(Stored data)
BEGIN

==> flow/design.v <==
`timescale  1ns/100ps
module mux2(DATA1, PC, OP1_SEL, MUX2_OUT);
	input[31:0] DATA1, PC;
	input OP1_SEL;
	output reg[31:0] MUX2_OUT;
	always @(OP1_SEL) 
	begin
		#1
		case(OP1_SEL)
			1'b0:begin
				MUX2_OUT = PC;
			end
			1'b1:begin
				MUX2_OUT = DATA1;
			end
		endcase		
	end
endmodule
==> flow/run.sh <==
#!/bin/bash
# OpenROAD 26Q1-2900-gdf79404cd8, Yosys 0.63+post, stock flow scripts
make -C /OpenROAD-flow-scripts/flow DESIGN_CONFIG=/design/flow/config.mk WORK_HOME=/design/flow/orfs finish
==> flow/config.mk <==
export PLATFORM = sky130hd
export DESIGN_NAME = mux2
export DESIGN_NICKNAME = mux2
export VERILOG_FILES = /design/flow/design.v
export SDC_FILE = /design/flow/constraint.sdc
export NUM_CORES = 4
export LEC_CHECK = 1
export CORE_AREA = 10 10 70 70
export DIE_AREA = 0 0 80 80
==> flow/constraint.sdc <==
current_design mux2

set clk_period 1.0
set clk_io_pct 0.2

create_clock -name clk0 -period $clk_period

set non_clock_inputs [all_inputs -no_clocks]
set_input_delay [expr $clk_period * $clk_io_pct] -clock clk0 $non_clock_inputs
set_output_delay [expr $clk_period * $clk_io_pct] -clock clk0 [all_outputs]
==> notes.md <==
fresh numbers from the pnr run: RSZ-0062 raised after global routing=yes, Yosys top cell by area=mux2_4, critical path launch point type=input pin, vias per cell=~3.8, Port Buf Inserts=approximately 97, Cell Area, Synth=544.3 um^2, WL/cell=14.93 um, ys cells=36, vias post-DR=between 600 and 700, max_cap viols=0, tool warnings=34, max frequency=845.6 MHz, critical path cell sequence=buf_12 -> buf_12 -> buf_4 -> mux2_4 -> buf_6, status=finished with violations, antenna violations before repair=0, share of layout cells above drive strength 1=0.5294, GP Congestion=0.7884, maximum VDD drop=0.1445 mV, CP bufs+invs=4, wire length of the first global-routing pass=a little over 4000 um, largest net degree at the start of global routing=10, max incr delay on CP=0.29 ns, final setup vio count=32, Total Routing Usage GR=0.07735, min-delay src=PC[1], Rows=21, Final Hold Viols=0, Unique masters post-synth=4, CP top delay family=buffers and inverters, Cell Area, Placed=1536 um^2, seq_cells=0, period utilization=1.183, Setup crit end kind=output port, DRC=0, leakage power=0.8597 nW, grt ovf=0, number of global-route vias before repair=756, Max Slew Vio Count=0, Die X-Extent=80 um, drt pass-1 iters=2, drt total wl=around 2700 um, max_slew headroom=0.9460, cts hold-fix bufs=0, Layout clock buffers=0, dpl ws=-0.5017 ns, DP Wirelength=2413 um, Gate Area=480.5 um^2, top cells by count=30 x mux2_4, 3 x buf_12, 2 x mux2_2, Hold Path Sink=MUX2_OUT[1], fin area=between 1500 and 2000 um^2, Worst-Margin Slew=0.08094 ns, fin worst setup slack=-0.1826 ns, Post-DRT Antenna Nets=0, synthesized area per cell=approximately 15 um^2, Dominant cell area share=0.8276, CP arrival=0.98 ns, CP max FO=6, Crit path top cell by count=buf_12, Antenna Cells=0, Req. time, crit path=0.80 ns, Initial DRC Count=1, Setup CP Type=input pin to output port, critical path depth in cells=5, Yosys Chip Area=544.3 um^2, Area contributors post-synth=mux2_4 83%, buf_12 11%, mux2_2 4.1%, buf_6 2.1%, Reg area=0 um^2, Die Span Y=80 um, synth warn=1, Syn Inst Count=36, Core Util at FP=0.1593, fill count=343, Cells on Worst Hold Path=3, Slowest cell on crit path=mux2_4, failing checks=negative setup slack, area grow syn2layout=187.6%, Final min period=1.183 ns, Core Footprint=about 3400 um^2, worst min path class=input pin to output port, Post-synth seq share=0, chip area=6400 um^2, Synth top cell by count=mux2_4, power per cell area=393.5 nW/um^2, I/O pin count=97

END

-- Your goal --
Show all lines from the data above in which the word "expr" appears.

-- Finished task --
set_input_delay [expr $clk_period * $clk_io_pct] -clock clk0 $non_clock_inputs
set_output_delay [expr $clk_period * $clk_io_pct] -clock clk0 [all_outputs]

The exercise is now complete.